Toronto-headquartered Northland Power owns and operates renewable energy and natural gas assets worldwide, with the latest addition to the stable being Colombian regulated utility Empresa de Energía de Boyacá, a deal which was announced earlier this month and one which would represent NPI’s second Latin American investment after the La Lucha solar project currently under construction in the State of Durango, Mexico.
“The acquisition builds on our presence in Latin America and gives us an entry point into Colombia, a target market with a stable economy, growing middle class, strong rule of law and ease and transparency of doing business” said Northland president and CEO Mike Crawley in a press release. “We are thrilled to be acquiring this high-quality regulated Colombian utility. EBSA operates in a stable regulatory framework offering an inflation-protected perpetual cash flow profile and serves as a platform for future
growth.”
But the market seems to have reacted negatively to the proposed deal, at least initially, as it dropped the stock four per cent on the day of the press release on August 9. Northland’s share price has since gained back that ground and currently sits up 17 per cent year-to-date. On a longer chart, NPI is up just four per cent over the past three years but has increased in value by 140 per cent over the past decade.

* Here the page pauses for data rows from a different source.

[config.mk]
export PLATFORM = sky130hd
export DESIGN_NAME = ms_tick_to_calendar_datetime_flat
export DESIGN_NICKNAME = d
export VERILOG_FILES = /design/src/rtl/mtcd_pkg.sv /design/src/rtl/mtcd_tick_if.sv /design/src/rtl/mtcd_dt_if.sv /design/src/rtl/mtcd_cfg_if.sv /design/src/rtl/ms_tick_to_calendar_datetime.sv /design/src/rtl/mtcd_cfg_regs.sv /design/src/rtl/mtcd_dpath.sv /design/src/rtl/mtcd_ctrl.sv /design/src/flat_wrapper.sv
export SDC_FILE = /design/constraint.sdc
export NUM_CORES = 2
export LEC_CHECK = 0
export ABC_AREA = 1
export BUFFER_PORTS_ARGS = -buffer_cell sky130_fd_sc_hd__buf_4
export CAP_MARGIN = 20
export CORE_ASPECT_RATIO = 1.2
export CORE_MARGIN = 5
export CORE_UTILIZATION = 30
export DETAILED_ROUTE_END_ITERATION = 12
export PLACE_DENSITY_LB_ADDON = 0.08
export SETUP_SLACK_MARGIN = 0.15
export SYNTH_ARGS = -nofsm -noshare
export SYNTH_HDL_FRONTEND = slang
export SYNTH_SLANG_ARGS = --single-unit
[constraint.sdc]
create_clock -name clk -period 12 [get_ports clk]
set_input_delay 1.2 -clock clk [delete_from_list [all_inputs] [get_ports clk]]
set_output_delay 1.2 -clock clk [all_outputs]
set_load 0.01 [all_outputs]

Kim says the stock could start to jump with the completion of Northland’s 100-per-cent owned Deutsche Bucht offshore wind farm gets up and running. Northland reported in early August that Deutsche Bucht, which has a capacity of 269 MW, had 25 of its 33 wind turbines installed, with project completion expected by the end of this year.

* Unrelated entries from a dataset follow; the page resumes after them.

## src/sv/assert_macros.svh

```systemverilog
// Assertion macros shared by the RTL files
`ifndef ASSERT_MACROS_SVH
`define ASSERT_MACROS_SVH

// Clocked check, off while reset is asserted
`define BMMS_ASSERT(lbl, prop, msg) \
    lbl: assert property (@(posedge clk) disable iff (!rst_n) prop) \
        else $error(msg);

// Condition that must never be seen at a clock edge
`define BMMS_NEVER(lbl, cond, msg) \
    `BMMS_ASSERT(lbl, !(cond), msg)

`endif

```

## src/sv/bmms_pkg.sv

```systemverilog
// Shared types, constants and helpers of the button motor mode sequencer
package bmms_pkg;

    localparam int NUM_BUTTONS = 5;
    localparam int BTN_W       = 5;
    localparam int LANES       = (NUM_BUTTONS < BTN_W) ? NUM_BUTTONS : BTN_W;

    localparam int TIME_W      = 32;
    localparam int CFG_W       = 16;
    localparam int CFG_IDX_W   = 1;
    localparam int LED_W       = 5;
    localparam int MODE_CODE_W = 3;
    localparam int NUM_MODES   = 6;

    localparam logic [CFG_W-1:0] DEBOUNCE_RST = 16'd200;
    localparam logic [CFG_W-1:0] ROTATION_RST = 16'd825;

    localparam int HALF_CYCLE_MS   = 3000;
    localparam int BLINK_PERIOD_MS = 1000;
    localparam int BLINK_ON_MS     = 500;

    typedef enum logic [CFG_IDX_W-1:0] {
        REG_DEBOUNCE = 1'b0,
        REG_ROTATION = 1'b1
    } cfg_index_t;

    // Operating mode, one-hot: bit i is mode i
    typedef enum logic [NUM_MODES-1:0] {
        MODE_STOP    = 6'b000001,
        MODE_SWING   = 6'b000010,
        MODE_FWD     = 6'b000100,
        MODE_REV     = 6'b001000,
        MODE_ROT_FWD = 6'b010000,
        MODE_ROT_REV = 6'b100000
    } mode_t;

    typedef struct packed {
        logic [TIME_W-1:0] now_ms;
        logic [BTN_W-1:0]  button_levels;
    } poll_t;

    typedef struct packed {
        logic                   motor_forward;
        logic                   motor_reverse;
        logic [LED_W-1:0]       led_pattern;
        logic [MODE_CODE_W-1:0] active_mode;
    } result_t;

    // What the merge stage hands to the output pipeline
    typedef struct packed {
        mode_t             mode;
        logic [TIME_W-1:0] elapsed;
        logic [TIME_W-1:0] now_ms;
    } item_t;

    function automatic logic [MODE_CODE_W-1:0] mode_code(input mode_t m);
        logic [MODE_CODE_W-1:0] code;
        unique case (m)
            MODE_STOP:    code = 3'd0;
            MODE_SWING:   code = 3'd1;
            MODE_FWD:     code = 3'd2;
            MODE_REV:     code = 3'd3;
            MODE_ROT_FWD: code = 3'd4;
            MODE_ROT_REV: code = 3'd5;
            default:      code = 3'd0;
        endcase
        return code;
    endfunction

endpackage

```

## src/sv/button_motor_mode_sequencer_core.sv

```systemverilog
// Top level of the button motor mode sequencer
// Each poll beat carries a millisecond timestamp and five active-low button
// levels; each poll gives exactly one result beat with the motor direction
// (both flags low means brake), the LED pattern and the mode after the poll.
// A poll is taken every cycle that poll_stall is low: the five button lanes
// check edge and debounce window side by side, the merge stage applies their
// presses in button order and updates the mode in the same cycle, so the
// next poll can follow at once. Stages s1 to s4 before the result register
// reduce elapsed time modulo 6000 and absolute time modulo 1000 for the swing
// direction and the blink of mode one. Stalls on the result side back up the
// pipeline stage by stage, so polls keep flowing into empty stages.
// debounce_ms (index 0, reset 200) and rotation_ms (index 1, reset 825) are
// written through cfg_we/cfg_index/cfg_data and should change only while idle.
`include "assert_macros.svh"
module button_motor_mode_sequencer_core (
    input  logic                           clk,
    input  logic                           rst_n,
    input  logic                           cfg_we,
    input  logic [bmms_pkg::CFG_IDX_W-1:0] cfg_index,
    input  logic [bmms_pkg::CFG_W-1:0]     cfg_data,
    input  logic                           poll_valid,
    output logic                           poll_stall,
    input  bmms_pkg::poll_t                poll,
    output logic                           result_valid,
    input  logic                           result_stall,
    output bmms_pkg::result_t              result
);

    logic [bmms_pkg::CFG_W-1:0] debounce_reg;
    logic [bmms_pkg::CFG_W-1:0] rotation_reg;
    logic [bmms_pkg::BTN_W-1:0] prev_levels_reg;
    logic [bmms_pkg::BTN_W-1:0] prev_levels_next;

    logic                       accept;
    logic [bmms_pkg::LANES-1:0] press;
    bmms_pkg::item_t            item;

    assign accept = poll_valid && !poll_stall;

    // all level bits are kept, even those of buttons with no lane
    assign prev_levels_next = accept ? poll.button_levels : prev_levels_reg;

    always_ff @(posedge clk or negedge rst_n)
    begin
        if (!rst_n)
        begin
            debounce_reg    <= bmms_pkg::DEBOUNCE_RST;
            rotation_reg    <= bmms_pkg::ROTATION_RST;
            prev_levels_reg <= '1;
        end
        else
        begin
            prev_levels_reg <= prev_levels_next;
            if (cfg_we)
            begin
                unique case (bmms_pkg::cfg_index_t'(cfg_index))
                    bmms_pkg::REG_DEBOUNCE: debounce_reg <= cfg_data;
                    bmms_pkg::REG_ROTATION: rotation_reg <= cfg_data;
                    default:                debounce_reg <= debounce_reg;
                endcase
            end
        end
    end

    // one lane per polled button
    for (genvar i = 0; i < bmms_pkg::LANES; i++)
    begin : g_lane
        bmms_lane u_lane (
            .clk         (clk),
            .rst_n       (rst_n),
            .accept      (accept),
            .now_ms      (poll.now_ms),
            .level       (poll.button_levels[i]),
            .prev_level  (prev_levels_reg[i]),
            .debounce_ms (debounce_reg),
            .press       (press[i])
        );
    end

    bmms_merge u_merge (
        .clk         (clk),
        .rst_n       (rst_n),
        .accept      (accept),
        .now_ms      (poll.now_ms),
        .press       (press),
        .rotation_ms (rotation_reg),
        .item        (item)
    );

    bmms_phase u_phase (
        .clk          (clk),
        .rst_n        (rst_n),
        .item_valid   (poll_valid),
        .item         (item),
        .item_stall   (poll_stall),
        .result_valid (result_valid),
        .result_stall (result_stall),
        .result       (result)
    );

    `BMMS_ASSERT(a_stall_cause, poll_stall |-> result_valid && result_stall, "poll stalled with output free")

endmodule

```

## src/sv/bmms_lane.sv

```systemverilog
// One button lane: edge detect, debounce window and last press time
module bmms_lane (
    input  logic                       clk,
    input  logic                       rst_n,
    input  logic                       accept,
    input  logic [bmms_pkg::TIME_W-1:0] now_ms,
    input  logic                       level,
    input  logic                       prev_level,
    input  logic [bmms_pkg::CFG_W-1:0] debounce_ms,
    output logic                       press
);

    logic [bmms_pkg::TIME_W-1:0] last_press_reg;
    logic [bmms_pkg::TIME_W-1:0] last_press_next;
    logic [bmms_pkg::TIME_W-1:0] since;

    // modular distance since the last accepted press
    assign since = now_ms - last_press_reg;
    assign press = prev_level && !level
                 && (since > {{(bmms_pkg::TIME_W-bmms_pkg::CFG_W){1'b0}}, debounce_ms});

    assign last_press_next = (accept && press) ? now_ms : last_press_reg;

    always_ff @(posedge clk or negedge rst_n)
    begin
        if (!rst_n)
        begin
            last_press_reg <= '0;
        end
        else
        begin
            last_press_reg <= last_press_next;
        end
    end

endmodule

```

## src/sv/bmms_merge.sv

```systemverilog
// Merges lane presses in button order into the mode and its start time
`include "assert_macros.svh"
module bmms_merge (
    input  logic                        clk,
    input  logic                        rst_n,
    input  logic                        accept,
    input  logic [bmms_pkg::TIME_W-1:0] now_ms,
    input  logic [bmms_pkg::LANES-1:0]  press,
    input  logic [bmms_pkg::CFG_W-1:0]  rotation_ms,
    output bmms_pkg::item_t             item
);

    bmms_pkg::mode_t              mode_reg;
    bmms_pkg::mode_t              mode_next;
    logic [bmms_pkg::TIME_W-1:0]  mode_start_reg;
    logic [bmms_pkg::TIME_W-1:0]  mode_start_next;

    logic [bmms_pkg::NUM_MODES-1:0] mode_bits;
    logic                           started;
    logic [bmms_pkg::TIME_W-1:0]    elapsed;
    logic                           timed_out;

    always_comb
    begin
        mode_bits = mode_reg;
        started   = 1'b0;
        for (int i = 0; i < bmms_pkg::LANES; i++)
        begin
            if (press[i])
            begin
                if (mode_bits[i+1])
                begin
                    mode_bits = bmms_pkg::MODE_STOP;
                end
                else
                begin
                    mode_bits        = '0;
                    mode_bits[i+1]   = 1'b1;
                    started          = 1'b1;
                end
            end
        end
    end

    // a fresh start this poll means zero elapsed time
    assign elapsed = started ? '0 : (now_ms - mode_start_reg);
    assign timed_out = (mode_bits == bmms_pkg::MODE_ROT_FWD || mode_bits == bmms_pkg::MODE_ROT_REV)
                     && !(elapsed < {{(bmms_pkg::TIME_W-bmms_pkg::CFG_W){1'b0}}, rotation_ms});

    always_comb
    begin
        mode_next = timed_out ? bmms_pkg::MODE_STOP : bmms_pkg::mode_t'(mode_bits);
    end

    assign mode_start_next = started ? now_ms : mode_start_reg;

    assign item.mode    = mode_next;
    assign item.elapsed = elapsed;
    assign item.now_ms  = now_ms;

    always_ff @(posedge clk or negedge rst_n)
    begin
        if (!rst_n)
        begin
            mode_reg       <= bmms_pkg::MODE_STOP;
            mode_start_reg <= '0;
        end
        else if (accept)
        begin
            mode_reg       <= mode_next;
            mode_start_reg <= mode_start_next;
        end
    end

    `BMMS_ASSERT(a_mode_hold, accept && (press == '0) && !(mode_reg == bmms_pkg::MODE_ROT_FWD || mode_reg == bmms_pkg::MODE_ROT_REV) |=> mode_reg == $past(mode_reg), "mode changed with no press")
    `BMMS_ASSERT(a_start_hold, !accept |=> $stable(mode_start_reg), "mode start moved without a beat")

endmodule

```

## src/sv/bmms_phase.sv

```systemverilog
// Output pipeline: folds elapsed and absolute time, decodes motor and LEDs
`include "assert_macros.svh"
module bmms_phase (
    input  logic              clk,
    input  logic              rst_n,
    input  logic              item_valid,
    input  bmms_pkg::item_t   item,
    output logic              item_stall,
    output logic              result_valid,
    input  logic              result_stall,
    output bmms_pkg::result_t result
);

    localparam int STAGES = 5;

    // residues of byte weights: 2^24, 2^16 mod 6000 and mod 1000
    localparam logic [20:0] SW_B3 = 21'd1216;
    localparam logic [20:0] SW_B2 = 21'd5536;
    localparam logic [17:0] SW_H2 = 18'd5536;
    localparam logic [16:0] SW_H3 = 17'd5536;
    localparam logic [17:0] BL_B3 = 18'd216;
    localparam logic [17:0] BL_B2 = 18'd536;
    localparam logic [12:0] BL_K  = 13'd24;   // 1024 mod 1000

    // half-period crossings possible in the folded ranges
    localparam int SWING_STEPS = 27;
    localparam int BLINK_STEPS = 14;

    logic [STAGES-1:0] valid_reg;
    logic [STAGES-1:0] valid_next;
    logic [STAGES-1:0] en;

    bmms_pkg::item_t   s1_item_reg;
    bmms_pkg::mode_t   s2_mode_reg;
    logic [20:0]       s2_sw_reg;
    logic [17:0]       s2_bl_reg;
    bmms_pkg::mode_t   s3_mode_reg;
    logic [17:0]       s3_sw_reg;
    logic [12:0]       s3_bl_reg;
    bmms_pkg::mode_t   s4_mode_reg;
    logic [16:0]       s4_sw_reg;
    logic              s4_blink_reg;
    bmms_pkg::result_t result_reg;

    logic [20:0]       s2_sw_next;
    logic [17:0]       s2_bl_next;
    logic [17:0]       s3_sw_next;
    logic [12:0]       s3_bl_next;
    logic [16:0]       s4_sw_next;
    logic              s4_blink_next;
    logic              fwd_half;
    bmms_pkg::result_t result_next;

    // stall chain: a stage moves when empty or when the next one moves
    always_comb
    begin
        en[STAGES-1] = !valid_reg[STAGES-1] || !result_stall;
        for (int k = STAGES - 2; k >= 0; k--)
        begin
            en[k] = !valid_reg[k] || en[k+1];
        end
        valid_next[0] = en[0] ? item_valid : valid_reg[0];
        for (int k = 1; k < STAGES; k++)
        begin
            valid_next[k] = en[k] ? valid_reg[k-1] : valid_reg[k];
        end
    end

    assign item_stall   = !en[0];
    assign result_valid = valid_reg[STAGES-1];
    assign result       = result_reg;

    always_comb
    begin
        s2_sw_next = 21'(s1_item_reg.elapsed[31:24]) * SW_B3
                   + 21'(s1_item_reg.elapsed[23:16]) * SW_B2
                   + {5'b0, s1_item_reg.elapsed[15:8], 8'b0}
                   + 21'(s1_item_reg.elapsed[7:0]);
        s2_bl_next = 18'(s1_item_reg.now_ms[31:24]) * BL_B3
                   + 18'(s1_item_reg.now_ms[23:16]) * BL_B2
                   + {2'b0, s1_item_reg.now_ms[15:8], 8'b0}
                   + 18'(s1_item_reg.now_ms[7:0]);
        s3_sw_next = 18'(s2_sw_reg[20:16]) * SW_H2 + 18'(s2_sw_reg[15:0]);
        s3_bl_next = 13'(s2_bl_reg[17:10]) * BL_K + 13'(s2_bl_reg[9:0]);
        s4_sw_next = 17'(s3_sw_reg[17:16]) * SW_H3 + 17'(s3_sw_reg[15:0]);
    end

    // parity of the count of half periods passed: even means first half
    always_comb
    begin
        s4_blink_next = 1'b1;
        for (int k = 1; k <= BLINK_STEPS; k++)
        begin
            s4_blink_next = s4_blink_next ^ (s3_bl_reg >= 13'(k * bmms_pkg::BLINK_ON_MS));
        end
        fwd_half = 1'b1;
        for (int k = 1; k <= SWING_STEPS; k++)
        begin
            fwd_half = fwd_half ^ (s4_sw_reg >= 17'(k * bmms_pkg::HALF_CYCLE_MS));
        end
    end

    always_comb
    begin
        result_next.motor_forward = 1'b0;
        result_next.motor_reverse = 1'b0;
        result_next.led_pattern   = '0;
        result_next.active_mode   = bmms_pkg::mode_code(s4_mode_reg);
        unique case (s4_mode_reg)
            bmms_pkg::MODE_SWING:
            begin
                result_next.motor_forward  = fwd_half;
                result_next.motor_reverse  = !fwd_half;
                result_next.led_pattern[0] = s4_blink_reg;
            end
            bmms_pkg::MODE_FWD:
            begin
                result_next.motor_forward  = 1'b1;
                result_next.led_pattern[1] = 1'b1;
            end
            bmms_pkg::MODE_REV:
            begin
                result_next.motor_reverse  = 1'b1;
                result_next.led_pattern[2] = 1'b1;
            end
            bmms_pkg::MODE_ROT_FWD:
            begin
                result_next.motor_forward  = 1'b1;
                result_next.led_pattern[3] = 1'b1;
            end
            bmms_pkg::MODE_ROT_REV:
            begin
                result_next.motor_reverse  = 1'b1;
                result_next.led_pattern[4] = 1'b1;
            end
            default:
            begin
                result_next.motor_forward = 1'b0;
            end
        endcase
    end

    always_ff @(posedge clk or negedge rst_n)
    begin
        if (!rst_n)
        begin
            valid_reg <= '0;
        end
        else
        begin
            valid_reg <= valid_next;
        end
    end

    always_ff @(posedge clk)
    begin
        if (en[0])
        begin
            s1_item_reg <= item;
        end
        if (en[1])
        begin
            s2_mode_reg <= s1_item_reg.mode;
            s2_sw_reg   <= s2_sw_next;
            s2_bl_reg   <= s2_bl_next;
        end
        if (en[2])
        begin
            s3_mode_reg <= s2_mode_reg;
            s3_sw_reg   <= s3_sw_next;
            s3_bl_reg   <= s3_bl_next;
        end
        if (en[3])
        begin
            s4_mode_reg  <= s3_mode_reg;
            s4_sw_reg    <= s4_sw_next;
            s4_blink_reg <= s4_blink_next;
        end
        if (en[4])
        begin
            result_reg <= result_next;
        end
    end

    `BMMS_NEVER(a_dir_clash, result_valid && result.motor_forward && result.motor_reverse, "forward and reverse both driven")
    `BMMS_ASSERT(a_stop_dark, result_valid && (result.active_mode == bmms_pkg::mode_code(bmms_pkg::MODE_STOP)) |-> (result.led_pattern == '0) && !result.motor_forward && !result.motor_reverse, "stopped beat not dark")

endmodule

```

“One of the reasons that it trades at a discount is that there has been no new development in terms of a project coming online,” says Kim, in conversation with BNN Bloomberg on Wednesday. “That’s about to change with Deutsche Bucht coming online at the end of this year. They’ll get a significant boost in both revenue and cash flow.” “So if you look at it on 2020 estimates, it’s trading super cheap,” he said. “At some point, it’ll catch up.”
Northland reported its latest quarterly earnings on August 7 where its second quarter 2019 had sales of $344 million, a two-per-cent year-over-year increase, and adjusted EBITDA of $194 million, a six-per-cent year-over-year bump. Northland’s dividend currently sits at a 4.7 per cent yield.
“The other reason is that there has always been a little bit of an overhang simply because the founder and the share offerings and whether or not they were going to be put on sale,” Kim added. “He did finally sell a significant chunk of his shares earlier this year and that has had the price depressed for a little bit and the market had to chew through that.”
“So now everybody is just waiting to see if Bucht comes online properly and on budget. And it seems like it’s going to. They’ve now bought into a Columbian infrastructure play and I think that one of the reasons why they did that was to get stability of revenues versus being a merchant power producer where you’re constantly negotiating rates and everything. So, I think that will probably put some stability into their revenue and earnings profile and I think that it was a good move for them,” he said.